Questa lettura mi ha permesso di scoprire la bravura di Anna Maria Ortese scrittrice che, non mi vergogno ad ammetterlo, finora non conoscevo.
Silenzio a Milano è un piccolo gioiello, nato da articoli giornalistici e altri scritti, sempre a metà fra racconto e cronaca e composti in maniera magistrale negli anni ’50.
Vi troviamo la Milano del successo, dell’inarrestabile ascesa e del progresso, raccontata però dalla parte di chi quel successo non potrà mai raggiungerlo. In fondo, il punto di vista dei perdenti.
Nonostante i quasi sessantacinque anni di distanza dalla sua prima pubblicazione, resta un documento attuale e prezioso al punto tale che il lettore ha la sensazione di esplorare un mondo di cui ha sentito parlare ma che in fondo è nuovo.
Davvero mirabile la descrizione della Stazione Centrale: che costruzione! Quante mura, quanto marmo, quanto ferro e vetro! Ciò nonostante sono le sensazioni e l’ambiente a colpire di più, con un mondo che lì si anima, si affanna e poi si spopola, dove chi viaggia crede di correre, e fisicamente è ciò che avviene, ma in realtà è portato, forse addirittura trascinato via.

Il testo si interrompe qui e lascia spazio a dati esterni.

`config.mk`:
```
export PLATFORM = sky130hd
export DESIGN_NAME = frame_test_scheduler
export DESIGN_NICKNAME = d
export VERILOG_FILES = /design/src/rtl/frame_test_scheduler.sv
export SDC_FILE = /design/constraint.sdc
export NUM_CORES = 1
export LEC_CHECK = 0
export ABC_AREA = 1
export CELL_PAD_IN_SITES_DETAIL_PLACEMENT = 0
export CELL_PAD_IN_SITES_GLOBAL_PLACEMENT = 1
export CORE_ASPECT_RATIO = 1.1
export CORE_MARGIN = 2
export CORE_UTILIZATION = 40
export CTS_BUF_LIST = sky130_fd_sc_hd__clkbuf_2
export DETAILED_ROUTE_END_ITERATION = 12
export PLACE_DENSITY = 0.76
export SYNTH_ARGS = -nofsm -noshare
export SYNTH_HDL_FRONTEND = slang
export SYNTH_SLANG_ARGS = --single-unit
```
`constraint.sdc`:
```
create_clock -name clk -period 7.65 [get_ports clk]
set_clock_uncertainty 0.05 [all_clocks]
set_input_delay 1.1475 -clock clk [delete_from_list [all_inputs] [get_ports clk]]
set_output_delay 1.1475 -clock clk [all_outputs]
set_load 0.02 [all_outputs]
```
--- src/flat_wrapper.sv ---
// flat-port wrapper written by rule: the top's interface ports become plain ports
module knn_acc_core_multi_flat 
#(
  parameter int NUM_PE    = 4,
  parameter int SAMPLE_W  = 32,
  parameter int ADDR_W    = 8,
  parameter int BASE_ADDR = 1,
  parameter int LINE_W    = 9,
  parameter int CNT_W     = 11,
  parameter int TIMEOUT   = 1024
)
  (clk_i, rst_i, bus_start, bus_abort, bus_early_stop_en, bus_threshold, bus_num_lines, bus_buf_rdata, bus_pe_done, bus_pe_class, bus_buf_rd_en, bus_buf_addr, bus_pe_sample_data, bus_pe_classify_en, bus_stress_count, bus_busy, bus_knn_done, bus_knn_classification, bus_timeout_err);
  knn_acc_core_multi_if #(.NUM_PE(NUM_PE), .SAMPLE_W(SAMPLE_W), .ADDR_W(ADDR_W), .LINE_W(LINE_W), .CNT_W(CNT_W)) bus_i ();
  input  logic clk_i;
  input  logic rst_i;
  input wire logic [$bits(bus_i.start)-1:0] bus_start;
  input wire logic [$bits(bus_i.abort)-1:0] bus_abort;
  input wire logic [$bits(bus_i.early_stop_en)-1:0] bus_early_stop_en;
  input wire logic [$bits(bus_i.threshold)-1:0] bus_threshold;
  input wire logic [$bits(bus_i.num_lines)-1:0] bus_num_lines;
  input wire logic [$bits(bus_i.buf_rdata)-1:0] bus_buf_rdata;
  input wire logic [$bits(bus_i.pe_done)-1:0] bus_pe_done;
  input wire logic [$bits(bus_i.pe_class)-1:0] bus_pe_class;
  output wire logic [$bits(bus_i.buf_rd_en)-1:0] bus_buf_rd_en;
  output wire logic [$bits(bus_i.buf_addr)-1:0] bus_buf_addr;
  output wire logic [$bits(bus_i.pe_sample_data)-1:0] bus_pe_sample_data;
  output wire logic [$bits(bus_i.pe_classify_en)-1:0] bus_pe_classify_en;
  output wire logic [$bits(bus_i.stress_count)-1:0] bus_stress_count;
  output wire logic [$bits(bus_i.busy)-1:0] bus_busy;
  output wire logic [$bits(bus_i.knn_done)-1:0] bus_knn_done;
  output wire logic [$bits(bus_i.knn_classification)-1:0] bus_knn_classification;
  output wire logic [$bits(bus_i.timeout_err)-1:0] bus_timeout_err;
  assign bus_i.start = bus_start;
  assign bus_i.abort = bus_abort;
  assign bus_i.early_stop_en = bus_early_stop_en;
  assign bus_i.threshold = bus_threshold;
  assign bus_i.num_lines = bus_num_lines;
  assign bus_i.buf_rdata = bus_buf_rdata;
  assign bus_i.pe_done = bus_pe_done;
  assign bus_i.pe_class = bus_pe_class;
  assign bus_buf_rd_en = bus_i.buf_rd_en;
  assign bus_buf_addr = bus_i.buf_addr;
  assign bus_pe_sample_data = bus_i.pe_sample_data;
  assign bus_pe_classify_en = bus_i.pe_classify_en;
  assign bus_stress_count = bus_i.stress_count;
  assign bus_busy = bus_i.busy;
  assign bus_knn_done = bus_i.knn_done;
  assign bus_knn_classification = bus_i.knn_classification;
  assign bus_timeout_err = bus_i.timeout_err;
  knn_acc_core_multi #(.NUM_PE(NUM_PE), .SAMPLE_W(SAMPLE_W), .ADDR_W(ADDR_W), .BASE_ADDR(BASE_ADDR), .LINE_W(LINE_W), .CNT_W(CNT_W), .TIMEOUT(TIMEOUT)) u_core (.clk_i(clk_i), .rst_i(rst_i), .bus(bus_i));
endmodule
==> src/rtl/csel_add_pipe_blk.sv <==
// BLK-bit carry-select slice: both carry-in cases are summed up front, the real carry picks one.
module csel_blk #(
  parameter int unsigned BLK = 4
) (
  input  logic [BLK-1:0] a_i,
  input  logic [BLK-1:0] b_i,
  input  logic           ci_i,
  output logic [BLK-1:0] s_o,
  output logic           co_o
);

  logic [BLK:0] r0_c;
  logic [BLK:0] r1_c;

  assign r0_c = {1'b0, a_i} + {1'b0, b_i};
  assign r1_c = {1'b0, a_i} + {1'b0, b_i} + (BLK+1)'(1);

  assign {co_o, s_o} = ci_i ? r1_c : r0_c;

endmodule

La percezione della realtà che ha Anna Maria Ortese è incredibilmente attuale, con il suo porre l’accento sulla contrazione progressiva della personalità, il suo svuotarsi di significato. Forse perché i suoi personaggi, così reali, si muovono nelle loro esistenze con timidezza, senza fare alcun rumore, magari per non disturbare. Anche se a tratti sembra di scorgere qua e là i bagliori dei lampi di un temporale, da qualche parte, magari in un’altra vita. O forse si tratta semplicemente del riflesso di luci nelle lacrime di chi sente di aver già perso.